[./design.v]
module blink (
    input clk,
    input rst,
    output out
    );
reg [23:0] counter_d, counter_q;
assign out = counter_q[23];
always @(counter_q) begin
    counter_d = counter_q + 1'b1;
end
always @(posedge clk) begin
    if (rst) begin
        counter_q <= 23'b0;
    end else begin
        counter_q <= counter_d;
    end
end
endmodule
module led_top(
    input clk,
    input rst_n,
    input cclk,
    output[7:0]led,
    output spi_miso,
    input spi_ss,
    input spi_mosi,
    input spi_sck,
    output [3:0] spi_channel,
    input avr_tx,  
    output avr_rx,  
    input avr_rx_busy  
    );
wire rst = ~rst_n;  
assign spi_miso = 1'bz;
assign avr_rx = 1'bz;
assign spi_channel = 4'bzzzz;
assign led[6:1] = 6'b1;
assign led[7] = rst;
blink led_blink (
  .clk(clk),
  .rst(rst),
  .out(led[0])
  );
endmodule
[./run.sh]
#!/bin/bash
# OpenROAD 26Q1-2900-gdf79404cd8, Yosys 0.63+post, stock flow scripts
make -C /OpenROAD-flow-scripts/flow DESIGN_CONFIG=/design/flow/config.mk WORK_HOME=/design/flow/orfs finish
[./config.mk]
export PLATFORM = sky130hd
export DESIGN_NAME = led_top
export DESIGN_NICKNAME = led_top
export VERILOG_FILES = /design/flow/design.v
export SDC_FILE = /design/flow/constraint.sdc
export NUM_CORES = 4
export LEC_CHECK = 1
export CORE_AREA = 10 10 103 103
export DIE_AREA = 0 0 113 113
[./constraint.sdc]
current_design led_top

set clk_period 4.9
set clk_io_pct 0.2

create_clock -name clk0 -period $clk_period [get_ports {clk}]

set non_clock_inputs [all_inputs -no_clocks]
set_input_delay [expr $clk_period * $clk_io_pct] -clock clk0 $non_clock_inputs
set_output_delay [expr $clk_period * $clk_io_pct] -clock clk0 [all_outputs]
==> results.cfg <==
; physical design summary
[run_status]
outcome = finished clean

[logic_synthesis]
avgSynthCellArea_um2 = 8.603
ys.flop_type = dfxtp_1
synth_top_area_share_pct = 40.76
async_flop_share_pct = 0
most_common_cell = dfxtp_1
synthTopCellsByCount = 24 x dfxtp_1, 14 x buf_4, 12 x nor2_1
yosys-stat-cells = 137
numSynthFlops = 24
top_area_cell = dfxtp_1
yosys_area_mm2 = 0.001179
synth_cells = 137
yosys_warnings = 4
edf_count = 0
synth.distinct_cells = 30
yosysSeqAreaShare_pct = 40.76
synth_area_mm2 = 0.001179
synth.area.top_cells = dfxtp_1 41%, buf_4 8.9%, xnor2_1 5.2%

[place]
port_buffers = 3
place_area_mm2 = 0.001252
place_congestion = 0.7862
dp_hpwl_mm = 1.331

[critical_path]
slowest_delay_ns = 0.52
critical_path_arrival_ns = 2.27
critPathTopFamily = buffers and inverters
worst_path_max_delay_cell = clkdlybuf4s50_1
worst-setup-path-type = primary input to primary output
critPathMaxFanout = 23
startpoint_type = primary input
reg2reg_depth = 5
crit_buf_inv = 4
r2r-end = led_blink.counter_q[20]
reg2reg_slack_ns = 2.80
critical-path-top-cell-by-count = clkdlybuf4s50_1
r2r_start = led_blink.counter_q[0]
crit_chain = clkdlybuf4s50_1 > inv_1 > buf_4 > clkdlybuf4s50_1
cp-end-kind = primary output
required_ns = 3.92

[floorplanning]
core_mm2 = 0.008299
rows = 33
io_pins = 22
die_y_um = 113
die_x_um = 113
die_area_mm2 = 0.01277
fp_util_pct = 14.20

[min_path]
min_delay_path_depth = 1
min_to = led_blink.counter_q[0]
worstHoldStart = led_blink.counter_q[0]
hold_path.class = flip-flop to flip-flop

[global_route]
track_usage_pct = 2.760
antenna_found_initial = 0
top_usage_layer = met2
grt_use_met3_pct = 0.6410
grt_pass1_wl_mm = 3.160
grt_overflow = 0
grt_util_met2_pct = 4.339
met1_usage_pct = 3.731
grt_max_degree = 24
grt_pass1_vias = 724

[drt]
drt-total-wl_mm = 1.887
ant_nets = 0
firstDrtPassIters = 4
via_per_inst = 3.456
vias = 833
drc = 0
num_antenna_cells = 0
wl_per_cell_um = 7.830
drt-initial-drc-count = 27

[timing]
maxSlewViolCount = 0
max_freq_mhz = 307.3
hold_slack_ns = 0.4689
finalHoldViolCount = 0
setup_viol = 0
tns_ns = 0
period_used_pct = 66.42
rsz0062_at_grt = no
layout_min_cycle_time_ns = 3.255
skew_ns = 0.005364

[cts]
clock.latency.late_pin_ns = 0.26
ctsHtreeMaxLevel = 1
cts_tree = built
ctsHoldBuffers = 0
cts.path.max_buffers = 2
cts_buffers = 3
root_buffer = clkbuf_8
clk_pin_slew_ns = 0.08
cts_setup_buffers = 0
cts_sinks = 24
cts_resized = 0

[power]
power.density_mw_per_mm2 = 259.6
p_leak_uw = 0.0003913
power_switching_uw = 66.82
p_int_uw = 272.6
pwr-share-comb_pct = 3.0
switching_share_pct = 19.68
ir_drop_v = 0.0001432
pwr-share-clk_pct = 38.3
p_seq_share_pct = 58.7

[final_layout]
area_delta_synth_final_pct = 10.93
biggestRegsByFlops = led_blink.counter_q (24)
largest_register_ffs = 24
regMostFlops = led_blink.counter_q
post-route-cell-area_mm2 = 0.001308
drive_gt1_share_pct = 7.353

[job]
openroad.warnings = 31
max_cap_viol_count = 0
## power by group through the flow
stage     Combinational (µW)  Clock, µW  Sequential, µW
6_report                10.1        130             199
4_1_cts                 10.6        136             199
5_1_grt                 11.9        146             200
## through the flow
step	worst slack [ns]	util, %	total power, µW	cells
after floorplan	2.433	-	216.5	147
after global placement	1.620	15.09	214.5	237
after detailed placement	1.631	15.09	214.4	237
after CTS	1.622	15.75	346.3	241
after global routing	1.562	15.75	357.3	241
final	1.645	15.75	339.4	241
## worst max path at each step
stage     slack (ns)     end  startpoint  cells after the start
5_1_grt         1.56  led[7]       rst_n                      4
4_1_cts         1.62  led[7]       rst_n                      4
6_report        1.65  led[7]       rst_n                      4
## per-layer routing
layer  part of all wire, %  vias up
met5                     0        -
met4                   1.4        0
met2                    46        8
li1                      -      452
met1                    50      371
met3                   2.5        2
## cell type report
| type | instances | area, µm² |
|---|---|---|
| clock buffer | 4 | 55.05 |
| multi-input combinational | 99 | 584.3 |
| fill | 933 | 6992 |
| sequential | 24 | 480.5 |
| tap | 105 | 131.4 |
| inverter | 5 | 18.77 |
| timing repair buffer | 4 | 37.54 |
## cells by family (layout without fill, tap and decap cells)
family | count (synthesis) | in the layout | synth area share, %
AND/OR/NAND/NOR | 54 | 54 | 26.33
flip-flops | 24 | 24 | 40.76
buffers and inverters | 24 | 13 | 12.84
AND-OR/OR-AND | 20 | 20 | 9.342
XOR/XNOR | 11 | 11 | 8.174
other | 2 | 12 | 0.6372
adder cells (fa/ha/maj) | 1 | 1 | 1.061
multiplexers | 1 | 1 | 0.8493
## layout by cell type (no fill, tap or decap), types with 2 or more instances in the layout
master / n
or3_1: 7
or4_1: 4
o21ai_0: 6
nor3_1: 3
dfxtp_1: 24
nor2_1: 12
conb_1: 12
a21oi_1: 10
nand2_1: 8
clkdlybuf4s50_1: 3
nor4_1: 2
nand4_1: 5
inv_1: 5
xnor2_1: 7
xor2_1: 4
nand3_1: 5
o31ai_1: 4
clkbuf_8: 4
## worst reg2reg max path: cells and delay by family, from the launching register on
family / cells / cell delay (ns)
fa+ha+maj: 1 / 0.25
simple gates: 3 / 1.26
flops: 1 / 0.38
compound gates: 1 / 0.15
No activity file was given, so power comes from the tool's default toggle rates.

■ ABOUT THIS EXERCISE: All lines above from the one containing "slowest_delay_ns = 0.52" to the one containing "r2r_start = led_blink.counter_q[0]" must be repeated exactly, both lines included, and no others.

■ WRITTEN ANSWER:
slowest_delay_ns = 0.52
critical_path_arrival_ns = 2.27
critPathTopFamily = buffers and inverters
worst_path_max_delay_cell = clkdlybuf4s50_1
worst-setup-path-type = primary input to primary output
critPathMaxFanout = 23
startpoint_type = primary input
reg2reg_depth = 5
crit_buf_inv = 4
r2r-end = led_blink.counter_q[20]
reg2reg_slack_ns = 2.80
critical-path-top-cell-by-count = clkdlybuf4s50_1
r2r_start = led_blink.counter_q[0]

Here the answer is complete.